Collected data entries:
::::

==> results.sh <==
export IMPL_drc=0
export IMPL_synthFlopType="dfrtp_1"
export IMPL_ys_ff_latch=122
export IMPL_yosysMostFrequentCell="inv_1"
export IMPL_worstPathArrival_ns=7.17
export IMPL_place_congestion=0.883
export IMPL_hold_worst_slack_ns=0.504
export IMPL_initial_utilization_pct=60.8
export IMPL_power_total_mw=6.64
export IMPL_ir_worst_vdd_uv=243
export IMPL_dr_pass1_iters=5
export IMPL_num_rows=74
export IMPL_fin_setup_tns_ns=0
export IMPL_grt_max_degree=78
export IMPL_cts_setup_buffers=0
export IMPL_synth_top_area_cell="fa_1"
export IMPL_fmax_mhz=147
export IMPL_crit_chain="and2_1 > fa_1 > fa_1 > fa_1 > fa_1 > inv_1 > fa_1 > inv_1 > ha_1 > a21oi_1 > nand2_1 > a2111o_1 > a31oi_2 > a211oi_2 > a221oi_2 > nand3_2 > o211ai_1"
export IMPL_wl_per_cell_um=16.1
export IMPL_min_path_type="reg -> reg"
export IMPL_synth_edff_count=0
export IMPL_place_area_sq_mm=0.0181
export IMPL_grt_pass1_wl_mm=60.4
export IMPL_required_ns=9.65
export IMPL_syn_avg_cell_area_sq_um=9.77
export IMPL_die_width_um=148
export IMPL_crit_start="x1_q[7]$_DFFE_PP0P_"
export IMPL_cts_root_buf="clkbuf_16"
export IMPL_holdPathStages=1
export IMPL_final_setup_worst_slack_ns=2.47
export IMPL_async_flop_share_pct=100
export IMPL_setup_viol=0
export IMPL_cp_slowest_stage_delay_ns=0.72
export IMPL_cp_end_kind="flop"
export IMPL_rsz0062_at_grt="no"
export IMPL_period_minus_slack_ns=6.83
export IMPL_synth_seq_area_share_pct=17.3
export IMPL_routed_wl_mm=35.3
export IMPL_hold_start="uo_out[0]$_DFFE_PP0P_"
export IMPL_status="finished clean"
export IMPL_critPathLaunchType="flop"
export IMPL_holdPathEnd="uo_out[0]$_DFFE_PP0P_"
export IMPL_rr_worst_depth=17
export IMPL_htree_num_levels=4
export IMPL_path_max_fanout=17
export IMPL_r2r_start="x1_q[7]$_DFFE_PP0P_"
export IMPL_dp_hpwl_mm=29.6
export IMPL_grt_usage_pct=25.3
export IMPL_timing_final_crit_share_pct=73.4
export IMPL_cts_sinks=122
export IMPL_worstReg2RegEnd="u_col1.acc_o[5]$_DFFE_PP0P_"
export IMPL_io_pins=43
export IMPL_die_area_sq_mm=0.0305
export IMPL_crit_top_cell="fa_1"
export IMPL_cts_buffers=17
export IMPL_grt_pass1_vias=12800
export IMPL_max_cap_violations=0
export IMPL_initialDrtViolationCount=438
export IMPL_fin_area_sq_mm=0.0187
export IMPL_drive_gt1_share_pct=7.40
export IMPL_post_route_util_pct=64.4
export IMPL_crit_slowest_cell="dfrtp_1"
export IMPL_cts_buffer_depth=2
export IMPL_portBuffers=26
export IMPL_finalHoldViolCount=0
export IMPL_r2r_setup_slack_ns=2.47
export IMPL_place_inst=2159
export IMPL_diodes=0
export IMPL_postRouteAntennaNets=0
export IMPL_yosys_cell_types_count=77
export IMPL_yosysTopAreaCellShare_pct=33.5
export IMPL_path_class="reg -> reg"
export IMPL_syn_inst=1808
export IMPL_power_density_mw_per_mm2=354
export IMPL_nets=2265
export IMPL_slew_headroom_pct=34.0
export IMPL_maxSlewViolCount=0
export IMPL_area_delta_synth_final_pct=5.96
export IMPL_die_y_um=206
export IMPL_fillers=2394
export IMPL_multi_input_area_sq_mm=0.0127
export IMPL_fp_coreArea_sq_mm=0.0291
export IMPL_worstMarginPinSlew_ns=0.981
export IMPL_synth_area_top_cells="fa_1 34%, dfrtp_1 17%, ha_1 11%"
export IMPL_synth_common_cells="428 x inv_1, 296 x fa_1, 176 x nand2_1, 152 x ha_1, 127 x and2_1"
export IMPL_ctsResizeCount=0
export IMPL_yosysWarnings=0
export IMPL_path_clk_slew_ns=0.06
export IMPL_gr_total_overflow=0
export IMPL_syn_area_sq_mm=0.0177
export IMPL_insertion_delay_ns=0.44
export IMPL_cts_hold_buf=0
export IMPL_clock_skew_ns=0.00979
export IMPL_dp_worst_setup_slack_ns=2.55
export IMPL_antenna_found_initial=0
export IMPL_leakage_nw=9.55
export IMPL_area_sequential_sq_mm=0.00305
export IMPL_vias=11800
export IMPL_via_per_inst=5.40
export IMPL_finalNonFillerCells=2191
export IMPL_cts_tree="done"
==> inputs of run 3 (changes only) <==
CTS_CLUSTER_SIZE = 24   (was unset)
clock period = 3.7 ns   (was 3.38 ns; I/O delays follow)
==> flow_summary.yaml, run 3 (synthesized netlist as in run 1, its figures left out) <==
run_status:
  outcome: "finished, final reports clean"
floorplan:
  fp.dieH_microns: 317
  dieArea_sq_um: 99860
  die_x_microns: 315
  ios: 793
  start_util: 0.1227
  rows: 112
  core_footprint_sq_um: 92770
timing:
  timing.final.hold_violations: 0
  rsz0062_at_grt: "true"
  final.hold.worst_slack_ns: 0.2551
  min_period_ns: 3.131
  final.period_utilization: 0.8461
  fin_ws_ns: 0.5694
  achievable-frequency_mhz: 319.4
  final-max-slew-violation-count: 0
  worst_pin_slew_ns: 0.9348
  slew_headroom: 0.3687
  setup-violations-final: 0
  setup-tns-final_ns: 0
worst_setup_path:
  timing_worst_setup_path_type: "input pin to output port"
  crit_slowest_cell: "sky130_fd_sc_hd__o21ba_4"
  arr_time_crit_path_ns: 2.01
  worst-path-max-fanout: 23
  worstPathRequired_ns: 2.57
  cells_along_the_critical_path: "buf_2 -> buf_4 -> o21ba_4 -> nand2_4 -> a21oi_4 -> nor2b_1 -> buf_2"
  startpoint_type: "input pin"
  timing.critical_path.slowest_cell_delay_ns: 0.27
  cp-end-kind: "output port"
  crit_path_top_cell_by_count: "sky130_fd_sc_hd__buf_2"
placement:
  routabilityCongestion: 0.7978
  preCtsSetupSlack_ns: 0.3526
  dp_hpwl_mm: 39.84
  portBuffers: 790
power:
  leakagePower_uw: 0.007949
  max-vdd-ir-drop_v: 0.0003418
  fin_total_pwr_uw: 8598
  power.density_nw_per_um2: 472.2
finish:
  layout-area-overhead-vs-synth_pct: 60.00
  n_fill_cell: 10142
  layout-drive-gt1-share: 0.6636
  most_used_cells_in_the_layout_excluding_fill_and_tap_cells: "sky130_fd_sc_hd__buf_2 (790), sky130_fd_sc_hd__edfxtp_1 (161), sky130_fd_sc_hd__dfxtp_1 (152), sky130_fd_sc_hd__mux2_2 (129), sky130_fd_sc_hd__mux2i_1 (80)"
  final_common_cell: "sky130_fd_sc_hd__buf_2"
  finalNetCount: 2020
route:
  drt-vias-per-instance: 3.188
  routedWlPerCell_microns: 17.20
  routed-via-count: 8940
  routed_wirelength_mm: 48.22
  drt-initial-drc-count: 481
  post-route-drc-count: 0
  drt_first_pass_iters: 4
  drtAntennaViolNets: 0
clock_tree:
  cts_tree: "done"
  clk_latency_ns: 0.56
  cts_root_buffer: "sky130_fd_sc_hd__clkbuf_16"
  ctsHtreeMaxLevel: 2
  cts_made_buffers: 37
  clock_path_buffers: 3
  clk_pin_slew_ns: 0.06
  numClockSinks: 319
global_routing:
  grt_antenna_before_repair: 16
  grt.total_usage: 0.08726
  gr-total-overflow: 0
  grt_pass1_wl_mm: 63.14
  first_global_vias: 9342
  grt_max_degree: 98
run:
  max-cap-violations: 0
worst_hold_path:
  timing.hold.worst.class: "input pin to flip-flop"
==> src/rtl/dpram_burst_master.sv <==
// dpram_burst_master
// Turns write/read burst commands into single-beat strobes on one port of a
// true dual-port RAM. Writes stream straight through with no added latency;
// reads keep at most one access in flight so rd_data can be held under
// backpressure without a skid buffer.
module dpram_burst_master #(
  parameter int DATA_WIDTH = 8,
  parameter int ADDR_WIDTH = 8,
  parameter int LEN_WIDTH  = 4
) (
  input  logic                  clk,
  input  logic                  rst,
  // command channel
  input  logic                  cmd_valid,
  output logic                  cmd_ready,
  input  logic                  cmd_write,
  input  logic [ADDR_WIDTH-1:0] cmd_addr,
  input  logic [LEN_WIDTH-1:0]  cmd_len,
  // write beat stream
  input  logic                  wr_valid,
  output logic                  wr_ready,
  input  logic [DATA_WIDTH-1:0] wr_data,
  // read beat stream
  output logic                  rd_valid,
  input  logic                  rd_ready,
  output logic [DATA_WIDTH-1:0] rd_data,
  // status
  output logic                  busy,
  output logic                  done,
  // RAM port
  output logic                  ram_en,
  output logic                  ram_we,
  output logic [ADDR_WIDTH-1:0] ram_addr,
  output logic [DATA_WIDTH-1:0] ram_wdata,
  input  logic [DATA_WIDTH-1:0] ram_rdata
);

  localparam logic [1:0] IDLE  = 2'd0;
  localparam logic [1:0] WRITE = 2'd1;
  localparam logic [1:0] READ  = 2'd2;
  localparam logic [1:0] DONE  = 2'd3;

  logic [1:0]            state, state_nx;
  logic [ADDR_WIDTH-1:0] cur_addr;
  logic [LEN_WIDTH-1:0]  beats_left;  // beats still to issue, minus one
  logic                  dir;         // 1 = write burst
  logic                  pending;     // read strobe issued, data lands this cycle
  logic                  issued_all;  // final beat of the burst has been issued
  logic                  rd_valid_q;

  logic cmd_accept, wr_beat, rd_strobe, rd_hs, last_beat;

  // Handshakes; every externally visible strobe is killed while rst is high.
  assign cmd_ready  = (state == IDLE) && !rst;
  assign cmd_accept = cmd_valid && cmd_ready;
  assign wr_ready   = (state == WRITE) && dir && !rst;
  assign wr_beat    = wr_ready && wr_valid;
  assign rd_valid   = rd_valid_q && !rst;
  assign rd_hs      = rd_valid && rd_ready;
  assign last_beat  = (beats_left == '0);

  // A new read may go out only when nothing is in flight and the output
  // register is empty or being drained this very cycle.
  assign rd_strobe = (state == READ) && !dir && !rst && !pending &&
                     !issued_all && (!rd_valid_q || rd_ready);

  assign ram_en    = wr_beat || rd_strobe;
  assign ram_we    = wr_beat;
  assign ram_addr  = cur_addr;
  assign ram_wdata = wr_data;

  assign busy = (state != IDLE);
  assign done = (state == DONE);

  // Next-state logic: a read burst ends on the handshake of its last beat,
  // which is the only beat outstanding once issued_all is set.
  always_comb begin
    state_nx = state;
    case (state)
      IDLE:    if (cmd_accept) state_nx = cmd_write ? WRITE : READ;
      WRITE:   if (wr_beat && last_beat) state_nx = DONE;
      READ:    if (rd_hs && issued_all) state_nx = DONE;
      default: state_nx = IDLE;
    endcase
  end

  // State register.
  always_ff @(posedge clk) begin
    if (rst) state <= IDLE;
    else     state <= state_nx;
  end

  // Burst bookkeeping: latch the command, then step address and count per issued beat.
  always_ff @(posedge clk) begin
    if (rst) begin
      cur_addr   <= '0;
      beats_left <= '0;
      dir        <= 1'b0;
      issued_all <= 1'b0;
    end else if (cmd_accept) begin
      cur_addr   <= cmd_addr;
      beats_left <= cmd_len;
      dir        <= cmd_write;
      issued_all <= 1'b0;
    end else if (wr_beat || rd_strobe) begin
      cur_addr <= cur_addr + 1'b1;
      if (last_beat) issued_all <= 1'b1;
      else           beats_left <= beats_left - 1'b1;
    end
  end

  // Read return path: capture RAM data the cycle after the strobe and hold
  // it until the consumer takes it.
  always_ff @(posedge clk) begin
    if (rst) begin
      pending    <= 1'b0;
      rd_valid_q <= 1'b0;
      rd_data    <= '0;
    end else begin
      pending <= rd_strobe;
      if (pending) begin
        rd_data    <= ram_rdata;
        rd_valid_q <= 1'b1;
      end else if (rd_hs) begin
        rd_valid_q <= 1'b0;
      end
    end
  end

endmodule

::::

▶ _Your goal_
The answer must hold only the lines from the first line of the data through the line bearing "export IMPL_cp_slowest_stage_delay_ns=0.72", returned exactly.

▶ _Problem solution_
==> results.sh <==
export IMPL_drc=0
export IMPL_synthFlopType="dfrtp_1"
export IMPL_ys_ff_latch=122
export IMPL_yosysMostFrequentCell="inv_1"
export IMPL_worstPathArrival_ns=7.17
export IMPL_place_congestion=0.883
export IMPL_hold_worst_slack_ns=0.504
export IMPL_initial_utilization_pct=60.8
export IMPL_power_total_mw=6.64
export IMPL_ir_worst_vdd_uv=243
export IMPL_dr_pass1_iters=5
export IMPL_num_rows=74
export IMPL_fin_setup_tns_ns=0
export IMPL_grt_max_degree=78
export IMPL_cts_setup_buffers=0
export IMPL_synth_top_area_cell="fa_1"
export IMPL_fmax_mhz=147
export IMPL_crit_chain="and2_1 > fa_1 > fa_1 > fa_1 > fa_1 > inv_1 > fa_1 > inv_1 > ha_1 > a21oi_1 > nand2_1 > a2111o_1 > a31oi_2 > a211oi_2 > a221oi_2 > nand3_2 > o211ai_1"
export IMPL_wl_per_cell_um=16.1
export IMPL_min_path_type="reg -> reg"
export IMPL_synth_edff_count=0
export IMPL_place_area_sq_mm=0.0181
export IMPL_grt_pass1_wl_mm=60.4
export IMPL_required_ns=9.65
export IMPL_syn_avg_cell_area_sq_um=9.77
export IMPL_die_width_um=148
export IMPL_crit_start="x1_q[7]$_DFFE_PP0P_"
export IMPL_cts_root_buf="clkbuf_16"
export IMPL_holdPathStages=1
export IMPL_final_setup_worst_slack_ns=2.47
export IMPL_async_flop_share_pct=100
export IMPL_setup_viol=0
export IMPL_cp_slowest_stage_delay_ns=0.72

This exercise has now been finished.